El hombre se puso pálido y no dijo nada. Con señas muy discretas le hizo entender que le contestaría afuera de la escuela. Cuando estuvieron a en la vereda se limitó a decirle:
—No se hasta donde estás metida, pero tené mucho cuidado, sobre todo delante de quien hablás.
Las clases empezaron y el Rengo no estaba. Y ese no era el único cambio. Algunos profesores, igual que Berazategui, se habían ido, la Susy se había cambiado a un colegio evangélico, y en general el ambiente que se respiraba era de desconfianza.
Pasadas las dos primeras semanas de clases, al volver al mediodía a su casa, Liliana se encontró a doña Nélida, nuevamente sentada con las manos sobre las piernas. Liliana sospechó que lo que vendría no sería bueno:
—¿No habíamos quedado que no tenías que verte con nadie?
—¿Por qué me lo decís? ¿Acaso no me pasé el verano metida en casa?
—Te llamó un chico. Dijo que es un compañero tuyo, que se se llama Carlos y que te va a volver a llamar.
—Tiene que haber sido una broma. Sabés que no tengo ningún compañero que se llame Carlos.
Trató de que su madre notara que estaba ofendida y se encerró en la habitación. Tirada en la cama se puso a repasar con la mirada los objetos que la rodeaban. Cuando se detuvo en el sobre del disco de Roque Narvaja, que había colgado en la pared como si fuera un poster, se dio cuenta de quién la había llamado. Carlos. Carlos Vladimiro, ese era el nombre con el que Ramirez se había referido al Renguito. Ese era su nom de guerre.

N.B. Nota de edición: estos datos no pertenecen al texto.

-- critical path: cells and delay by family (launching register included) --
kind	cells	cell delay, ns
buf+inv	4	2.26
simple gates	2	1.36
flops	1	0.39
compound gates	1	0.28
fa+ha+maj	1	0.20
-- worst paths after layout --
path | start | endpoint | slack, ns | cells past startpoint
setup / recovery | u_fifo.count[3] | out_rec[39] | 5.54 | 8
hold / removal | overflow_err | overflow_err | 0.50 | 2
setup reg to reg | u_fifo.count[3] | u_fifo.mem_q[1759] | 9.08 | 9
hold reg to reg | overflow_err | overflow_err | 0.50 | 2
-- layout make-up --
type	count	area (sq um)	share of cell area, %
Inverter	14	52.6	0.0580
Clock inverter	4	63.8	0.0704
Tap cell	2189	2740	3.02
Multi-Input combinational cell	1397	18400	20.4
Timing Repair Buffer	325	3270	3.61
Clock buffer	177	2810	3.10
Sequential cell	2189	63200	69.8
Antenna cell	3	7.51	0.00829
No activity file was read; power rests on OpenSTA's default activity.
--- config.mk ---
export PLATFORM = sky130hd
export DESIGN_NAME = mat_transpose_stream_ctrl
export DESIGN_NICKNAME = d
export VERILOG_FILES = /design/src/rtl/linalg_pkg.sv /design/src/rtl/mat_transpose.sv /design/src/rtl/mat_transpose_stream_ctrl.sv
export SDC_FILE = /design/constraint.sdc
export NUM_CORES = 1
export LEC_CHECK = 0
export CAP_MARGIN = 40
export CORE_MARGIN = 2
export CORE_UTILIZATION = 47
export CTS_CLUSTER_DIAMETER = 80
export DETAILED_ROUTE_END_ITERATION = 7
export HOLD_SLACK_MARGIN = 0.03
export PLACE_DENSITY = 0.84
export SETUP_SLACK_MARGIN = 0.1
export SLEW_MARGIN = 20
export SYNTH_ARGS = -nofsm -noshare
export SYNTH_HDL_FRONTEND = slang
export SYNTH_SLANG_ARGS = --single-unit
--- constraint.sdc ---
create_clock -name clk -period 1.6 [get_ports clk]
set_input_delay 0.16 -clock clk [delete_from_list [all_inputs] [get_ports clk]]
set_output_delay 0.16 -clock clk [all_outputs]
set_load 0.05 [all_outputs]
$ cat src/rtl/pc_stack_seq_if.sv
// rtl/pc_stack_seq_if.sv - command and status bundle for the program counter / return stack
interface pc_stack_seq_if #(
    parameter int ADDR_W = 13,
    parameter int DEPTH  = 8
);
    localparam int CNT_W = $clog2(DEPTH + 1);

    logic              en;
    logic              load;
    logic              call;
    logic              ret;
    logic [ADDR_W-1:0] tgt_addr;
    logic              clr_err;
    logic [ADDR_W-1:0] pc_addr;
    logic [ADDR_W-1:0] tos;
    logic [CNT_W-1:0]  sp;
    logic              empty;
    logic              full;
    logic              ovf_err;
    logic              unf_err;

    modport master (
        output en, load, call, ret, tgt_addr, clr_err,
        input  pc_addr, tos, sp, empty, full, ovf_err, unf_err
    );

    modport slave (
        input  en, load, call, ret, tgt_addr, clr_err,
        output pc_addr, tos, sp, empty, full, ovf_err, unf_err
    );
endinterface
## src/rtl/sysid_probe_pkg.sv

```systemverilog
// Shared types and constants for the sysid probe master.
// Word map of the sysid slave, stall counter width and the FSM state encoding.
package sysid_probe_pkg;

  localparam int unsigned DATA_W  = 32;
  localparam int unsigned STALL_W = 16;

  localparam logic ADDR_ID = 1'b0;
  localparam logic ADDR_TS = 1'b1;

  typedef enum logic [2:0] {
    IDLE,
    RD_ID,
    LAT_ID,
    RD_TS,
    LAT_TS,
    DONE
  } state_t;

  // Sticky result flags reported for one probe.
  typedef struct packed {
    logic id_ok;
    logic ts_ok;
    logic timeout;
  } probe_status_t;

  function automatic logic is_busy(input state_t s);
    return !((s == IDLE) || (s == DONE));
  endfunction

endpackage

```

## src/rtl/sysid_probe_lat_pipe.sv

```systemverilog
// Delays the read-accept pulse by READ_LATENCY cycles to form the data capture strobe.
// A latency of zero turns the strobe into the accept pulse itself.
module sysid_probe_lat_pipe #(
  parameter int unsigned READ_LATENCY = 0
) (
  input  logic clock,
  input  logic reset_n,
  input  logic accept,
  output logic capture_c
);

  if (READ_LATENCY == 0) begin : g_direct
    logic unused_clk_rst;
    assign unused_clk_rst = clock ^ reset_n;
    assign capture_c      = accept;
  end else begin : g_pipe
    logic [READ_LATENCY-1:0] pipe;

    // Reset empties the pipe so no in-flight read can be captured after release.
    always_ff @(posedge clock or negedge reset_n) begin
      if (!reset_n) begin
        pipe <= '0;
      end else begin
        pipe <= (pipe << 1) | READ_LATENCY'(accept);
      end
    end

    assign capture_c = pipe[READ_LATENCY-1];
  end

endmodule

```

## src/rtl/sysid_probe_master.sv

```systemverilog
// Avalon-MM master that reads the sysid slave's ID and timestamp words and
// compares them with the expected build values, reporting pass/fail/timeout.
module sysid_probe_master
  import sysid_probe_pkg::*;
#(
  parameter logic [31:0] EXPECTED_ID    = 32'd0,
  parameter logic [31:0] EXPECTED_TS    = 32'd1457990783,
  parameter int unsigned READ_LATENCY   = 0,
  parameter int unsigned TIMEOUT_CYCLES = 255,
  parameter bit          AUTO_START     = 1'b1
) (
  input  logic              clock,
  input  logic              reset_n,
  input  logic              start,
  output logic              avm_address,
  output logic              avm_read,
  input  logic              avm_waitrequest,
  input  logic [DATA_W-1:0] avm_readdata,
  output logic              busy,
  output logic              done,
  output logic              id_ok,
  output logic              ts_ok,
  output logic              timeout,
  output logic [DATA_W-1:0] id_value,
  output logic [DATA_W-1:0] ts_value
);

  state_t               state, state_d;
  logic                 armed, armed_d;
  logic [STALL_W-1:0]   stall_cnt, stall_cnt_d;
  logic [STALL_W-1:0]   stall_inc_c;
  probe_status_t        status, status_d;
  logic [DATA_W-1:0]    id_value_d, ts_value_d;
  logic                 avm_read_d, avm_address_d, busy_d, done_d;
  logic                 accept_c, capture_c, stall_limit_c;

  assign accept_c      = ((state == RD_ID) || (state == RD_TS)) && !avm_waitrequest;
  assign stall_inc_c   = stall_cnt + STALL_W'(1);
  assign stall_limit_c = avm_waitrequest && (stall_inc_c == STALL_W'(TIMEOUT_CYCLES));

  sysid_probe_lat_pipe #(
    .READ_LATENCY (READ_LATENCY)
  ) u_lat_pipe (
    .clock     (clock),
    .reset_n   (reset_n),
    .accept    (accept_c),
    .capture_c (capture_c)
  );

  // Next-state and next-output logic.
  always_comb begin
    state_d     = state;
    armed_d     = armed;
    stall_cnt_d = stall_cnt;
    status_d    = status;
    id_value_d  = id_value;
    ts_value_d  = ts_value;

    case (state)
      IDLE: begin
        if (start || armed) begin
          state_d     = RD_ID;
          armed_d     = 1'b0;
          stall_cnt_d = '0;
        end
      end

      RD_ID: begin
        if (!avm_waitrequest) begin
          if (capture_c) begin
            id_value_d     = avm_readdata;
            status_d.id_ok = (avm_readdata == EXPECTED_ID);
            stall_cnt_d    = '0;
            state_d        = RD_TS;
          end else begin
            state_d = LAT_ID;
          end
        end else begin
          stall_cnt_d = stall_inc_c;
          if (stall_limit_c) begin
            status_d.timeout = 1'b1;
            status_d.id_ok   = 1'b0;
            status_d.ts_ok   = 1'b0;
            state_d          = DONE;
          end
        end
      end

      LAT_ID: begin
        if (capture_c) begin
          id_value_d     = avm_readdata;
          status_d.id_ok = (avm_readdata == EXPECTED_ID);
          stall_cnt_d    = '0;
          state_d        = RD_TS;
        end
      end

      RD_TS: begin
        if (!avm_waitrequest) begin
          if (capture_c) begin
            ts_value_d     = avm_readdata;
            status_d.ts_ok = (avm_readdata == EXPECTED_TS);
            state_d        = DONE;
          end else begin
            state_d = LAT_TS;
          end
        end else begin
          stall_cnt_d = stall_inc_c;
          if (stall_limit_c) begin
            status_d.timeout = 1'b1;
            status_d.ts_ok   = 1'b0;
            state_d          = DONE;
          end
        end
      end

      LAT_TS: begin
        if (capture_c) begin
          ts_value_d     = avm_readdata;
          status_d.ts_ok = (avm_readdata == EXPECTED_TS);
          state_d        = DONE;
        end
      end

      DONE: begin
        if (start) begin
          status_d    = '0;
          stall_cnt_d = '0;
          state_d     = RD_ID;
        end
      end

      default: begin
        state_d = IDLE;
      end
    endcase

    // Bus and status outputs are registered copies of the next-state decode.
    avm_read_d    = (state_d == RD_ID) || (state_d == RD_TS);
    avm_address_d = ((state_d == RD_TS) || (state_d == LAT_TS)) ? ADDR_TS : ADDR_ID;
    busy_d        = is_busy(state_d);
    done_d        = (state_d == DONE);
  end

  always_ff @(posedge clock or negedge reset_n) begin
    if (!reset_n) begin
      state       <= IDLE;
      armed       <= AUTO_START;
      stall_cnt   <= '0;
      status      <= '0;
      id_value    <= '0;
      ts_value    <= '0;
      avm_read    <= 1'b0;
      avm_address <= ADDR_ID;
      busy        <= 1'b0;
      done        <= 1'b0;
    end else begin
      state       <= state_d;
      armed       <= armed_d;
      stall_cnt   <= stall_cnt_d;
      status      <= status_d;
      id_value    <= id_value_d;
      ts_value    <= ts_value_d;
      avm_read    <= avm_read_d;
      avm_address <= avm_address_d;
      busy        <= busy_d;
      done        <= done_d;
    end
  end

  assign id_ok   = status.id_ok;
  assign ts_ok   = status.ts_ok;
  assign timeout = status.timeout;

endmodule

```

Entonces el Renguito la había llamado. Ahora que Berazategui se había ido, el Rengo la buscaba. Pero estaba escondido. ¿Por qué? ¿De quiénes? A lo mejor, como en "Romeo y Julieta", había matado a alguien y estaba desterrado. Enseguida se dio cuenta de la ridiculez que acababa de pensar, pero en el fondo la idea la seducía. Recordaba el aspecto de Olivia Hussey como Julieta en una película que había visto años atrás. Ese sería su modelo. Después de todo, Raquel llevaba años tratando de parecerse a la Bonnie Parker de Faye Dunaway.

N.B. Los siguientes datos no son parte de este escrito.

## src/rtl/multicore_sobel_keys_pio.sv

```systemverilog
// multicore_sobel_keys_pio: debounced, edge-capturing Avalon-MM input PIO with a maskable level irq
// clk/reset: system clock, async active-high reset
// address/chipselect/write_n/writedata/readdata: Avalon-MM slave, 0 = data, 2 = irqmask, 3 = edgecapture (W1C)
// in_port: asynchronous key/switch inputs; irq: |(edgecapture & irqmask)
module multicore_sobel_keys_pio #(
  parameter int WIDTH = 4,
  parameter int DEBOUNCE_CYCLES = 16,
  parameter int EDGE_TYPE = 1
) (
  input  logic             clk,
  input  logic             reset,
  input  logic [1:0]       address,
  input  logic             chipselect,
  input  logic             write_n,
  input  logic [31:0]      writedata,
  input  logic [WIDTH-1:0] in_port,
  output logic [31:0]      readdata,
  output logic             irq
);
  logic [WIDTH-1:0] s1, s2, filt, filt_nxt, irqmask, edgecapture, edges, clr;
  logic wr, unused_ok;
  assign wr = chipselect & ~write_n;
  assign unused_ok = ^writedata;
  generate
    if (DEBOUNCE_CYCLES == 0) begin : g_bypass
      assign filt_nxt = s2;
    end else begin : g_deb
      localparam int CW = $clog2(DEBOUNCE_CYCLES) + 1;
      localparam logic [CW-1:0] CNT_MAX = CW'(DEBOUNCE_CYCLES - 1);
      for (genvar i = 0; i < WIDTH; i++) begin : g_bit
        logic [CW-1:0] cnt;
        // the counter restarts whenever the synced input returns to the filtered value
        assign filt_nxt[i] = (s2[i] != filt[i] && cnt == CNT_MAX) ? s2[i] : filt[i];
        always_ff @(posedge clk or posedge reset)
          if (reset) cnt <= '0;
          else cnt <= (s2[i] == filt[i] || cnt == CNT_MAX) ? '0 : cnt + 1'b1;
      end
    end
  endgenerate
  assign edges = EDGE_TYPE == 0 ? ~filt & filt_nxt :
                 EDGE_TYPE == 1 ? filt & ~filt_nxt : filt ^ filt_nxt;
  assign clr = (wr && address == 2'd3) ? writedata[WIDTH-1:0] : '0;
  always_ff @(posedge clk or posedge reset)
    if (reset) begin
      s1 <= '0;
      s2 <= '0;
      filt <= '0;
      irqmask <= '0;
      edgecapture <= '0;
    end else begin
      s1 <= in_port;
      s2 <= s1;
      filt <= filt_nxt;
      irqmask <= (wr && address == 2'd2) ? writedata[WIDTH-1:0] : irqmask;
      edgecapture <= (edgecapture & ~clr) | edges;
    end
  always_comb
    readdata = !chipselect       ? '0 :
               address == 2'd0   ? 32'(filt) :
               address == 2'd2   ? 32'(irqmask) :
               address == 2'd3   ? 32'(edgecapture) : '0;
  assign irq = |(edgecapture & irqmask);
endmodule
```

## config.mk

```make
export PLATFORM = sky130hd
export DESIGN_NAME = multicore_sobel_keys_pio
export DESIGN_NICKNAME = d
export VERILOG_FILES = /design/src/rtl/multicore_sobel_keys_pio.sv
export SDC_FILE = /design/constraint.sdc
export NUM_CORES = 1
export LEC_CHECK = 0
export CORE_ASPECT_RATIO = 0.75
export CORE_UTILIZATION = 30
export DETAILED_ROUTE_END_ITERATION = 7
export HOLD_SLACK_MARGIN = 0.03
export PLACE_DENSITY = 0.57
export SLEW_MARGIN = 20
export SYNTH_ARGS = -nofsm -noshare
export SYNTH_HDL_FRONTEND = slang
export SYNTH_SLANG_ARGS = --single-unit
```

## constraint.sdc

```tcl
create_clock -name clk -period 2.49 [get_ports clk]
set_clock_uncertainty 0.2 [all_clocks]
set_input_delay 0.498 -clock clk [delete_from_list [all_inputs] [get_ports clk]]
set_output_delay 0.498 -clock clk [all_outputs]
set_load 0.02 [all_outputs]
```

# [Yosys cells after proc, flatten, opt, wreduce, memory -nomap -nowiden]
# Index checks and enable logic that the tools add are counted.
[totals] register_bits=40 inputBits=42 word_cells=60
[classes] addsub=4 n_eq_ne=14 n_mux=13 n_bitwise=8 reduce_logical=12
[op_table] cell="5-bit by 1-bit adder with 5-bit output, second input constant" n=4
[op_table] cell="5-bit by 4-bit == test with 1-bit output, second input constant" n=4
[op_table] cell="4-bit two-way mux" n=5
[op_table] cell="5-bit two-way mux" n=4
[op_table] cell="4-bit bitwise AND" n=3
[op_table] cell="4-bit NOT" n=2
[op_table] cell="1-bit logical AND" n=6
[op_table] cell="1-bit == test" n=4
[op_table] cell="2-bit == test, second input constant" n=2
[op_table] cell="1-bit logical OR" n=4
[op_table] cell="1-bit two-way mux" n=4
[op_table] cell="1-bit inequality test" n=4
[op_table] cell="4-bit bitwise OR" n=1
[op_table] cell="4-bit OR reduction" n=1
[op_table] cell="2-bit zero test" n=1
[op_table] cell="1-bit bitwise AND" n=1
[op_table] cell="1-bit NOT" n=1

# [Longest topological paths before layout]
[depth] depth_word=7 depth_mapped=5 depth_no_buf=5

# [Least setup slack after synthesis]
# OpenSTA, ideal clock, no wires.
[synth_timing] path_type="input -> output" startpoint="input address[0]" endpoint="output readdata[2]" t_arrival_ps=1245 path_slack_ps=547 stages=3 n_path_buf=1 path_cell_list="buf_6 -> or2_1 -> o22ai_1"
[synth_between] elab_chain_cells=5
[synth_rtl] item="start, declared" line_no="12" source="input logic [1:0] address,"
[synth_rtl] item="2-bit == test" line_no="61" source="address == 2'd3 ? 32'(edgecapture) : '0;"
[synth_rtl] item="4-bit two-way mux" line_no="61"
[synth_rtl] item="4-bit two-way mux" line_no="60" source="address == 2'd2 ? 32'(irqmask) :"
[synth_rtl] item="4-bit two-way mux (*)" line_no="59" source="address == 2'd0 ? 32'(filt) :"
[synth_rtl] item="4-bit two-way mux (*)" line_no="58" source="readdata = !chipselect ? '0 :"
[synth_rtl] item="end, declared" line_no="17" source="output logic [31:0] readdata,"
# Mark *: on every way between the ends. The rest lies on a longest branch, timed or not.

# [Final worst setup path]
[layout_timing] startpoint="input address[1]" endpoint="output readdata[2]"
# Same word-level chain as after synthesis.

==> reports/metrics.cfg <==
[pwr]
power_density_mw_per_mm2 = 648
power_mw = 1.49
p_leak_nw = 1.07
ir_drop_mv = 0.224

[routing]
wirelength_microns = 3090
via_per_inst = 4.20
drc = 0
drt-pass1-iter-count = 4
wl_per_cell_microns = 11.0
antenna_left = 0
vias = 1177
dr.first_iter.drc_count = 30

[clock_tree]
cts-buffers-inserted = 5
clkSlewWorstSetupHoldPaths_ps = 70
clk_latency_ps = 290
tritoncts = done
cts_setup_buffers = 0
cts_buffer_depth = 2
cts_root_buf = clkbuf_8
cts_sinks = 40
htree_levels = 2

[sta]
hold_viol_final = 0
post-route-period-util_pct = 98.4
timing.fmax_mhz = 408
holdWs_ps = 144
slew_violations = 0
setup_viol = 0
fin_crit_ps = 2450
rsz0062_at_grt = no

[worst_setup_path]
worst-path-max-fanout = 4
end_kind = output pin
rrSetupSlack_ps = 740
crit_required_ps = 1790
startpoint = address[1]
endpoint = readdata[2]
worstRegToRegCells = 5
reg2reg_to = g_deb.g_bit[1].cnt[3]$_DFF_PP0_
cp-start-kind = primary input
critPathKind = in -> out
crit_arrival_ps = 1750
timing.rr.start = g_deb.g_bit[1].cnt[0]$_DFF_PP0_

[layout]
fin_area_sq_mm = 0.00231
fill_cells = 647
syn_to_final_growth_pct = 16.5
diodes = 0
nets = 248
drive_gt1_share_pct = 11.6

[global_routing]
grt_pass1_vias = 1076
antenna_found_initial = 0
grtUsageTotal_pct = 10.1
grt_pass1_wl_microns = 5170
globalRouteOverflowTotal = 0
grt_max_degree = 41

[run_status]
status = complete, no violations

[synth]
syn_avg_cell_area_sq_um = 11.7
netlist_instances = 170
seq_area_frac_synth_pct = 50.5
yosysWarnings = 0
ys_types = 26
ys_seq_elements = 40
synth_area_sq_mm = 0.00198

[floorplanning]
die_w_microns = 95.8
core_sq_mm = 0.00635
initial_core_util_pct = 31.2
die_h_microns = 72.4
rows = 25
die_area_sq_mm = 0.00693
ios = 75

[place]
placed_area_sq_mm = 0.00219
dpl.hpwl_microns = 2240
gp_congestion = 0.703
port-buffer-count = 18

[flow_run]
maxCapViolations = 0

[worst_hold_path]
min_path_type = reg -> reg

-- power breakdown --
group | total (mW) | internal, mW | switching [mW]
Clock | 0.576 | 0.354 | 0.223
Sequential | 0.721 | 0.688 | 0.0325
Combinational | 0.197 | 0.0917 | 0.106
Total | 1.49 | 1.13 | 0.361
-- logic make-up (layout without fill, tap and decap cells) --
kind of cell	Yosys count	in the layout	synth area share, %
fa+ha+maj	8	8	5.05
compound gates	18	18	6.06
simple gates	45	45	14.4
xor+xnor	8	8	3.54
other cells	1	28	0.189
flops	40	40	50.5
mux	12	12	7.33
buf+inv	38	40	12.9
-- synthesized netlist by cell type, drive strengths merged --
library cell,n,area (sq um)
o21bai,4,30.0
or2,1,6.26
and4,4,35.0
conb,1,3.75
nand3b,4,30.0
and4b,1,10.0
and4bb,1,16.3
xnor2,8,70.1
dfrtp,40,1000
ha,8,100
nand2b,4,25.0
a21oi,4,20.0
o211ai,4,30.0
and3,4,25.0
o22ai,4,25.0
a22oi,2,15.0
mux2,8,105
buf,29,221
nor4,4,25.0
mux2i,4,40.0
nor3b,4,30.0
nand2,6,22.5
nor3,12,60.1
inv,9,33.8
-- placed cells by master, fill, tap and decap left out, drive strengths merged --
cell           instances
dfrtp                 40
conb                  28
clkdlybuf4s50         14
nor3                  12
inv                    9
clkbuf                 9
xnor2                  8
ha                     8
mux2                   8
nand2                  6
buf                    6
nand2b                 4
nand3b                 4
o211ai                 4
and3                   4
a21oi                  4
and4                   4
o21bai                 4
nor4                   4
nor3b                  4
mux2i                  4
o22ai                  4
a22oi                  2
and4b                  1
or2                    1
and4bb                 1
bufinv                 1
clkdlybuf4s15          1
-- layout make-up --
type | instances | area [sq um] | share of cell area, %
clock buffer | 7 | 96.3 | 4.18
clock inverter | 1 | 30.0 | 1.30
inverter | 9 | 33.8 | 1.46
multi-input combinational | 119 | 828 | 35.9
sequential | 40 | 1000 | 43.4
tap | 81 | 101 | 4.39
timing repair buffer | 23 | 216 | 9.38
-- through the flow --
| step | utilization (%) | setup slack [ps] | setup TNS, ps | cells |
|---|---|---|---|---|
| finish | 36.3 | 38.7 | 0 | 280 |
| CTS | 36.5 | 12.8 | 0 | 280 |
| detailed placement | 34.5 | -322 | -1200 | 272 |
| global placement | 34.5 | -331 | -1210 | 272 |
| global route | 36.3 | 2.10 | 0 | 280 |
| floorplan | - | 547 | 0 | 197 |
-- what timing repair did --
action                     4_1_cts  5_1_grt
setup endpoints to repair        4        4
hold buffers                     0        0
resized for setup                9        5
-- worst min path at each step --
stage                 endpoint  depth (start not counted)             from  slack [ps]
3_5_place_dp   s2[2]$_DFF_PP0_                          0  s1[2]$_DFF_PP0_         130
2_1_floorplan  s2[0]$_DFF_PP0_                          0  s1[0]$_DFF_PP0_         130
4_1_cts        s2[3]$_DFF_PP0_                          0  s1[3]$_DFF_PP0_         150
6_report       s2[3]$_DFF_PP0_                          0  s1[3]$_DFF_PP0_         140
3_3_place_gp   s2[1]$_DFF_PP0_                          0  s1[1]$_DFF_PP0_         140
5_1_grt        s2[3]$_DFF_PP0_                          0  s1[3]$_DFF_PP0_         150
-- routing by layer --
layer  global-route usage (%)  share of wire [%]
met1                     13.8                 53
met2                     14.3                 41
met3                     3.77                4.9
met4                     4.48                1.8
met5                        0                  0
-- sequential cells by signal, summed over array words and instances, names as in the netlist --
| signal | count |
|---|---|
| irqmask | 4 |
| s1 | 4 |
| edgecapture | 4 |
| s2 | 4 |
| filt | 4 |
| g_deb.g_bit.cnt | 20 |
-- critical path: stages --
cell and delay (ps):
clkdlybuf4s50_1 470, or2_4 300, o22ai_1 200, clkdlybuf4s15_2 290
Power figures use the tool's default switching activity.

Habiendo establecido un ideal a seguir, revisó una y otra vez el argumento de la obra en su cabeza para evitar cometer los errores de su antecesora ilustre. Concluyó que el mayor problema de Romeo y Julieta había sido la comunicación. Así que decidió que entre ella y el Rengo no debía perderse ningún mensaje. Se quedó en su casa el resto de la tarde y le dijo a su madre que estaba dolorida por el período, así que al día siguiente no iría a la escuela.
A la noche durmió poco y mal por la ansiedad. Cuando llegó la mañana se quedó en la cama, atenta al momento en que su madre saliera a hacer las compras. En cuanto doña Nélida estuvo fuera de la casa, se puso a hacer guardia al lado del teléfono. El Rengo no llamaba. Pasaron cuarenta y cinco minutos, y por la ventana vio a su madre con la bolsa del mercado en una mano y el manojo de llaves en la otra. Si doña Nélida entraba, la oportunidad de hablar tranquila con el Rengo se perdía. Entonces vio a doña Cora saludando, desde la esquina. Doña Nélida contestó con un gesto, dejó la bolsa en el piso del jardín y se acercó a conversar. El momento era ese. Tenía que llamar ahora.

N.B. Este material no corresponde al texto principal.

==> config.mk <==
export PLATFORM = sky130hd
export DESIGN_NAME = core_sequencer
export DESIGN_NICKNAME = d
export VERILOG_FILES = /design/src/rtl/core_sequencer.sv
export SDC_FILE = /design/constraint.sdc
export NUM_CORES = 1
export LEC_CHECK = 0
export ABC_CLOCK_PERIOD_IN_PS = 2900
export CORE_AREA = 2 2 77 79
export CTS_CLUSTER_DIAMETER = 30
export DETAILED_ROUTE_END_ITERATION = 16
export DIE_AREA = 0 0 79 81
export GPL_TIMING_DRIVEN = 0
export PLACE_DENSITY = 0.82
export SETUP_SLACK_MARGIN = 0.4
export SYNTH_ARGS = -nofsm -noshare
export SYNTH_HDL_FRONTEND = slang
export SYNTH_SLANG_ARGS = --single-unit
==> constraint.sdc <==
create_clock -name clk -period 2.9 [get_ports clk]
set_input_delay 0.58 -clock clk [delete_from_list [all_inputs] [get_ports clk]]
set_output_delay 0.58 -clock clk [all_outputs]
set_load 0.01 [all_outputs]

—Que llame, que llame, que llame...
Entonces, como si la voluntad pudiera materializar los deseos, el teléfono sonó. Liliana se asustó y sintió que el corazón le saltaba en el pecho.
—Hola.
—¿Liliana, sos vos?
—Si. ¿Habla "Carlos Vladimirio"?
—Si. Tenés que hacerme un favor muy importante.
—Lo que necesites.
—Quiero que me guardes una caja por unos días.